To understand this paper, we need some broader background. So, I read another paper[1].
There are two types of neighbor search variants; fixed-radius search, k-nearest
neighbor(maximum k) search. But, KNN also considers some maximum radius search space because we don’t have to expand search space too far.

The data structure for this search is Bounding Volume Hierarchy (BVH). The colored objects are primitives and those primitives are represented by bounding boxes(Axis-Aligned Bounding Boxes). And all those bounding boxes are represented via tree structure.
And the purpose of this algorithm is to find the closest primitives from the ray. And, this algorithm becomes a tree traversal problem. The benefits are as follows. If the ray does not intersect with some node’s AABB, then entire subtrees beneath can be skipped.

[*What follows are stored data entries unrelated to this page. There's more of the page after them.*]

[src/rtl/demux_4_stream.sv]
// demux_4_stream
//   Four-way stream demultiplexer. One WIDTH-bit word per cycle enters on a
//   single valid/ready channel and is steered by IN_SEL into one of four
//   2-entry FIFOs. Each FIFO drives its own valid/ready output channel, so a
//   stalled consumer only blocks words addressed to it.
//
// Ports
//   CLK        in   rising-edge clock
//   RST_N      in   asynchronous active-low reset
//   IN_VALID   in   input word present
//   IN_READY   out  FIFO[IN_SEL] has room (depends only on IN_SEL + occupancy)
//   IN_SEL     in   destination channel 0..3
//   IN_DATA    in   input word
//   OUT_VALID  out  bit k: channel k holds a word
//   OUT_READY  in   bit k: channel k consumer accepts
//   OUT_DATA   out  channel k head word on [k*WIDTH +: WIDTH]
//   OUT_CNT    out  channel k delivery count on [k*CNT_WIDTH +: CNT_WIDTH]
//                   (only when DEMUX4_CNT_EN is defined)
//
// Build option
//   DEMUX4_CNT_EN : adds OUT_CNT and the per-channel wrapping delivery counters.

module demux_4_stream #(
    parameter int WIDTH     = 8,
    parameter int CNT_WIDTH = 8
) (
    input  logic                   CLK,
    input  logic                   RST_N,
    input  logic                   IN_VALID,
    output logic                   IN_READY,
    input  logic [1:0]             IN_SEL,
    input  logic [WIDTH-1:0]       IN_DATA,
    output logic [3:0]             OUT_VALID,
    input  logic [3:0]             OUT_READY,
    output logic [4*WIDTH-1:0]     OUT_DATA
`ifdef DEMUX4_CNT_EN
    ,
    output logic [4*CNT_WIDTH-1:0] OUT_CNT
`endif
);

    // Elaboration-time sanity check on the configuration.
    if (WIDTH < 1 || CNT_WIDTH < 1) begin : g_bad_param
        $error("demux_4_stream: WIDTH and CNT_WIDTH must be at least 1");
    end

    logic [1:0]       occ_q    [4];
    logic [1:0]       occ_d    [4];
    logic [3:0]       wr_ptr_q, wr_ptr_d;
    logic [3:0]       rd_ptr_q, rd_ptr_d;
    logic [WIDTH-1:0] mem_q    [4][2];
    logic [WIDTH-1:0] mem_d    [4][2];
    // Registered copy of the FIFO head so OUT_DATA comes straight from a flop
    // rather than through the read-pointer mux.
    logic [WIDTH-1:0] head_q   [4];
    logic [WIDTH-1:0] head_d   [4];
    logic [3:0]       push;
    logic [3:0]       pop;

    // Handshake decode
    always_comb begin
        IN_READY = (occ_q[IN_SEL] != 2'd2);
        OUT_VALID = '0;
        push      = '0;
        pop       = '0;
        OUT_DATA  = '0;
        for (int k = 0; k < 4; k++) begin
            OUT_VALID[k]               = (occ_q[k] != 2'd0);
            push[k]                    = IN_VALID && IN_READY && (IN_SEL == 2'(k));
            pop[k]                     = OUT_VALID[k] && OUT_READY[k];
            OUT_DATA[k*WIDTH +: WIDTH] = head_q[k];
        end
    end

    // FIFO next state
    always_comb begin
        wr_ptr_d = wr_ptr_q;
        rd_ptr_d = rd_ptr_q;
        for (int k = 0; k < 4; k++) begin
            occ_d[k]    = occ_q[k];
            mem_d[k][0] = mem_q[k][0];
            mem_d[k][1] = mem_q[k][1];
            if (push[k]) begin
                mem_d[k][wr_ptr_q[k]] = IN_DATA;
                wr_ptr_d[k]           = ~wr_ptr_q[k];
            end
            if (pop[k]) begin
                rd_ptr_d[k] = ~rd_ptr_q[k];
            end
            case ({push[k], pop[k]})
                2'b10:   occ_d[k] = occ_q[k] + 2'd1;
                2'b01:   occ_d[k] = occ_q[k] - 2'd1;
                default: occ_d[k] = occ_q[k];
            endcase
            // Head after this edge: covers push-into-empty and the
            // push+pop-at-occupancy-1 case where the new word becomes head.
            head_d[k] = mem_d[k][rd_ptr_d[k]];
        end
    end

    always_ff @(posedge CLK or negedge RST_N) begin
        if (!RST_N) begin
            wr_ptr_q <= '0;
            rd_ptr_q <= '0;
            for (int k = 0; k < 4; k++) begin
                occ_q[k]    <= '0;
                mem_q[k][0] <= '0;
                mem_q[k][1] <= '0;
                head_q[k]   <= '0;
            end
        end else begin
            wr_ptr_q <= wr_ptr_d;
            rd_ptr_q <= rd_ptr_d;
            for (int k = 0; k < 4; k++) begin
                occ_q[k]    <= occ_d[k];
                mem_q[k][0] <= mem_d[k][0];
                mem_q[k][1] <= mem_d[k][1];
                head_q[k]   <= head_d[k];
            end
        end
    end

`ifdef DEMUX4_CNT_EN
    logic [CNT_WIDTH-1:0] cnt_q [4];
    logic [CNT_WIDTH-1:0] cnt_d [4];

    // Delivery counters wrap naturally at 2^CNT_WIDTH.
    always_comb begin
        OUT_CNT = '0;
        for (int k = 0; k < 4; k++) begin
            cnt_d[k] = cnt_q[k] + {{(CNT_WIDTH-1){1'b0}}, pop[k]};
            OUT_CNT[k*CNT_WIDTH +: CNT_WIDTH] = cnt_q[k];
        end
    end

    always_ff @(posedge CLK or negedge RST_N) begin
        if (!RST_N) begin
            for (int k = 0; k < 4; k++) cnt_q[k] <= '0;
        end else begin
            for (int k = 0; k < 4; k++) cnt_q[k] <= cnt_d[k];
        end
    end
`endif

endmodule

[config.mk]
export PLATFORM = sky130hd
export DESIGN_NAME = demux_4_stream
export DESIGN_NICKNAME = d
export VERILOG_FILES = /design/src/rtl/demux_4_stream.sv
export SDC_FILE = /design/constraint.sdc
export NUM_CORES = 1
export LEC_CHECK = 0
export BUFFER_PORTS_ARGS = -buffer_cell sky130_fd_sc_hd__buf_2
export CELL_PAD_IN_SITES_DETAIL_PLACEMENT = 1
export CELL_PAD_IN_SITES_GLOBAL_PLACEMENT = 1
export CORE_MARGIN = 2
export CORE_UTILIZATION = 48
export CTS_CLUSTER_SIZE = 12
export DETAILED_ROUTE_END_ITERATION = 7
export GPL_ROUTABILITY_DRIVEN = 0
export PLACE_DENSITY = 0.88
export SETUP_SLACK_MARGIN = 0.4
export SLEW_MARGIN = 40
export SYNTH_ARGS = -nofsm -noshare
export SYNTH_HDL_FRONTEND = slang
export SYNTH_SLANG_ARGS = --single-unit
[constraint.sdc]
create_clock -name CLK -period 2.3 [get_ports CLK]
set_clock_uncertainty 0.15 [all_clocks]
set_input_delay 0.23 -clock CLK [delete_from_list [all_inputs] [get_ports CLK]]
set_output_delay 0.23 -clock CLK [all_outputs]
set_load 0.03 [all_outputs]
* After elaboration in Yosys (flattened, before gate mapping)
Index checks and enable logic that the tools add are counted.
** Word-level totals
- Output and inout bits :: 37
- Bits in registers :: 112
- Logic and storage cells :: 132
** Cells by class
- Muxes and demuxes :: 39
- Reductions and logical operators :: 22
- Bitwise logic cells :: 17
- Add/sub/neg operators :: 8
- Order comparisons :: 13
- Equal/unequal tests :: 12
** Operators with widths (number)
- $mux 8 :: 16
- $bwmux 16 :: 4
- $mux 16 :: 4
- $demux 8 s1 :: 4
- $ge 2x2->1 const B :: 8
- $not 1->2 :: 8
- $pmux 2 s2 :: 4
- $reduce_bool 2->1 :: 8
- $logic_and 1x1->1 :: 13
- $eq 2x2->1 const B :: 6
- $eq 2x1->1 const B :: 5
- $add 2x1->2 const B :: 4
- $lt 2x1->1 const B :: 4
- $not 1->1 :: 8
- $sub 2x1->2 const B :: 4
- $bmux 2 s2 :: 1
- $mux 1 :: 4
- $mux 2 :: 2
- $ge 3x3->1 const B :: 1
- $not 2->3 :: 1
- $logic_not 2->1 :: 1
- $ne 2x2->1 const B :: 1

* Depth between registers and ports, before layout
- Depth after elaboration :: 11
- Gate-level depth with buffers :: 8

* Least setup slack after synthesis
No wires, ideal clock.
- Path kind :: reg-to-reg
- From :: register occ_q[1] (netlist bit)
- To :: register occ_q[1] (netlist bit)
- Library setup time :: 79 ps
- Slack :: 419 ps
- Required time :: 2071 ps
- Clock period less this slack :: 1881 ps
- Data arrival time :: 1652 ps
- Stages on the path, launching flop included :: 8
- Path through :: dfrtp_1 nor2b_1 nor3b_2 inv_2 buf_2 ha_1 nor2_1 xor2_1
** On the way
- Longest elaborated chain between the ends :: 8
- Elaborated cells on any way between the ends :: 14
- Classes of those cells :: add/sub (2); eq/ne (3); mux (4); reduce/logical (5)
** Ends and longest elaborated chain
- start: declaration :: line 47 : logic [1:0] occ_q [4];
- start signal: indexed assignment :: line 115 : occ_q[k] <= occ_d[k];
- $bmux 2 s2 :: line 62 : IN_READY = (occ_q[IN_SEL] != 2'd2);
- $mux 2 (not written as such) (2 in a row) :: line 62
- $ne 2x2->1 :: line 62
- $logic_and 1x1->1 (2 in a row) :: line 69 : push[k] = IN_VALID && IN_READY && (IN_SEL == 2'(k));
- $eq 2x1->1 / $eq 2x2->1 (equally long branches) :: line 90 : case ({push[k], pop[k]})
- $pmux 2 s2 / $reduce_bool 2->1 (equally long branches)
Several ways; a longest one is shown, not always the timed one. The select of a mux whose other input is x is not followed.
A chain may end at the register's enable or synchronous reset.

* Final worst setup path
- From :: register occ_q[1] (netlist bit)
- To :: output port IN_READY
** On the way
- Longest elaborated chain between the ends :: 4
** Ends and longest elaborated chain
- $bmux 2 s2 :: line 62
- $mux 2 (not written as such) (2 in a row) :: line 62
- $ne 2x2->1 :: line 62
- end: declaration :: line 30 : output logic IN_READY,
No other way between the ends. The select of a mux whose other input is x is not followed.

==> impl_metrics.yaml <==
status:
  status: "finished clean"
route:
  viasPerCell: 5.58
  dr.first_iter.drc_count: 173
  firstDrtPassIters: 4
  drc_errors: 0
  ant_nets: 0
  wl_per_cell_um: 19.8
  drt_wl_total_um: 11700
  num_vias: 3301
floorplanning:
  ios: 54
  die_h_um: 106
  coreArea_sq_mm: 0.0102
  design.die.area_sq_mm: 0.0112
  die_w_um: 106
  start_util_pct: 48.9
  row_count: 37
clock_tree:
  cts_root_buffer: "clkbuf_8"
  cts_tree: "yes"
  max-clock-path-buffers: 2
  cts_made_buffers: 9
  cts.sinks: 112
  clkSlewWorstSetupHoldPaths_ns: 0.11
  cts_max_level: 3
  clk_latency_ns: 0.37
logic_synthesis:
  synthTopCellsByArea: "dfrtp_1, mux2_2, or2_2"
  syn_area_sq_mm: 0.00498
  syn_area_per_cell_sq_um: 13.1
  netlist_instances: 381
  yosysMostFrequentCell: "dfrtp_1"
  synth_nets: 402
  synth_edf_count: 0
  synth-seq-cells: 112
  yosysTopAreaCellShare_pct: 56.2
  yosysSeqAreaShare_pct: 56.2
  async_reset_ff_share_pct: 100
  yosys_most_used_dff: "dfrtp_1"
  yosys_warnings: 0
  synth_largest_area_cell: "dfrtp_1"
  synth.distinct_cells: 33
  netlist_top_cells_count: "dfrtp_1, mux2_2, or2_2, nor2_1"
sta:
  slew_viol_final: 0
  finalSetupViolCount: 0
  tightest_slew_ns: 0.596
  fmax_ghz: 0.504
  finalCriticalPeriod_ns: 1.98
  relSlewSlack_pct: 60.3
  rsz0062_at_grt: "yes"
  tns_ns: 0
  final_min_period_over_clock_period_pct: 86.3
  hold_viol: 0
finish:
  nets: 472
  drive_gt1_share_pct: 51.5
  instances_no_fill: 592
  area_delta_synth_final_pct: 17.1
  num_antenna_cells: 0
  postLayoutCellArea_sq_mm: 0.00584
min_path:
  min_path_type: "primary input to flip-flop"
setup_path:
  path_class: "flip-flop to primary output"
  path_cells: "nor2b_4 -> mux4_2 -> inv_2 -> buf_6"
  crit_path_start_kind: "flip-flop"
  cp_num_buf_inv: 2
  required_ns: 1.92
  rrSetupSlack_ns: 0.40
  slowest_stage: "mux4_2"
  cp_slowest_stage_delay_ns: 0.50
  critPathCaptureType: "primary output"
  crit_fanout: 2
  arrival_ns: 1.60
  cp_top_family: "multiplexers"
global_route:
  grt_first_pass_wirelength_um: 18800
  grt_pass1_vias: 3597
  grt_antenna_before_repair: 0
  grt_overflow: 0
  grt_max_degree: 45
  grt_usage_pct: 21.4
power:
  leakage_nw: 2.57
  p_per_area_mw_per_mm2: 1570
  vdd_drop_max_v: 0.000549
placement:
  dpl.hpwl_um: 7620
  placedCellCount: 561
  placed_area_sq_mm: 0.00542
  portBuffers: 53
run:
  drv_cap: 0
-- cells by family (layout without fill, tap and decap cells) --
logic type | count (synthesis) | count (layout) | share of synthesized area [%]
mux | 64 | 64 | 14.7
fa+ha+maj | 4 | 4 | 1.00
flops | 112 | 112 | 56.2
buf+inv | 25 | 100 | 2.36
simple gates | 102 | 102 | 11.6
compound gates | 51 | 51 | 9.11
xor+xnor | 23 | 23 | 5.02
-- repair_timing --
action                     4_1_cts  5_1_grt
pin swaps                        0        3
setup endpoints to repair       26       49
gates cloned                     0        1
resized for setup               15       14
setup buffers                    6        7
hold endpoints to repair        42        0
hold buffers                     1        0
-- stage by stage --
step / power [mW] / hold slack (ns) / util, % / setup WS, ns
detailed placement: 7.66 / 0.131 / 53.2 / 0.247
floorplan: 6.57 / -0.216 / - / 0.419
global route: 9.70 / 0.0933 / 57.3 / 0.241
global placement: 7.40 / 0.115 / 53.2 / 0.340
finish: 9.16 / 0.0779 / 57.3 / 0.315
CTS: 9.11 / 0.0771 / 56.2 / 0.322
-- final timing paths --
check | depth (start not counted) | startpoint | endpoint
setup reg to reg | 7 | occ_q[1]$_DFFE_PN0P_ | OUT_DATA[28]$_DFF_PN0_
max in group asynchronous | 3 | RST_N | OUT_DATA[25]$_DFF_PN0_
setup / recovery | 4 | occ_q[1]$_DFFE_PN0P_ | IN_READY
hold reg to reg | 1 | mem_q[7]$_DFF_PN0_ | mem_q[7]$_DFF_PN0_
hold / removal | 3 | IN_DATA[3] | mem_q[11]$_DFF_PN0_
min in group asynchronous | 2 | RST_N | OUT_DATA[11]$_DFF_PN0_
-- layout by cell type (no fill, tap or decap), types with 2 or more instances in the layout --
cell,instances
dfrtp_1,109
mux2_2,63
buf_2,51
or2_2,27
nor2_1,24
buf_4,19
o21ai_0,15
o221a_2,15
xnor2_1,12
nand2_1,9
o221a_1,9
clkbuf_8,9
nor3_2,8
nor3_1,8
o211a_1,7
nand2_2,6
xor2_1,6
ha_1,4
nor2_4,3
nor2b_1,3
nand2b_1,3
o21a_1,3
inv_2,3
or2_4,3
xnor3_1,3
dfrtp_2,3
buf_12,3
nor2b_4,2
clkinv_4,2
inv_1,2
xor2_2,2
nand3_1,2
inv_8,2
inv_6,2
buf_6,2
-- flip-flops by register name, summed over array words and instances, names as in the netlist --
register and flops:
rd_ptr_q 4, occ_q 8, mem_q 64, wr_ptr_q 4
OUT_DATA 32
-- where the power goes --
part | internal (mW) | total, mW | leakage, nW | switching, mW
Combinational | 1.98 | 4.34 | 1.13 | 2.36
Clock | 0.530 | 1.25 | 0.104 | 0.718
Sequential | 3.00 | 3.57 | 1.34 | 0.574
-- worst min-delay path, cell delays in order --
cell	delay, ns
buf_2	0.19
nand2_1	0.09
nand2_1	0.05
-- layout make-up --
| cell class | count | area [sq um] |
|---|---|---|
| Fill cell | 1050 | 4350 |
| Sequential cell | 112 | 2810 |
| Multi-Input combinational cell | 244 | 2120 |
| Timing Repair Buffer | 76 | 490 |
| Tap cell | 136 | 170 |
| Clock buffer | 9 | 124 |
| Clock inverter | 7 | 86.3 |
| Inverter | 7 | 33.8 |
| Timing Repair inverter | 1 | 5.00 |
-- per-layer routing --
metal | up-vias | GRT usage, % | share of wire, %
met3 | 16 | 4.05 | 2.9
met4 | 0 | 6.39 | 1.8
met5 | - | 0 | 0
li1 | 1477 | - | -
met2 | 67 | 38.0 | 54
met1 | 1741 | 26.7 | 42
No activity file was read; power rests on OpenSTA's default activity.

In the OptiX programming model, the procedure is as follows. {Building BVH, Ray generation shader(RG), Traversal(TL) & ray-AABB intersection test, Intersection shader(IS), Any-hit shader(AH), Closest-hit shader(CH)}. The yellow boxes are programmable shader programs which give opportunities to use this RT for other purposes.
OptiX provides a “Single Instruction Multiple Rays” execution model. And not all procedures are executed in RT cores. Only TL& ray-AABB intersection tests are executed in the RT cores and
other procedures are executed in the cuda cores. This is possible because RT and Cuda cores share the memory hierarchy. So, RT cores are simply dedicated execution units in SMs.
In the hardware of RT units, there is a dedicated stack (fifo) to sequentially load the nodes data. The RT unit has the 9 stage pipeline structure with mux and register in between those stages.
The current RT cores are too dedicated to some specific graphics API. So, they are not applicable to more general classes of hierarchical search algorithms. Like the early days of graphics programming, programmers have to reformulate their problems into OptiX API. But this way limits the program with a fixed set of graphics shaders and data structures. There is a necessity to extend the ray-tracing unit to support additional computations like approximate nearest neighbors search algorithms, B-tree key-value store index with high-dimensional features.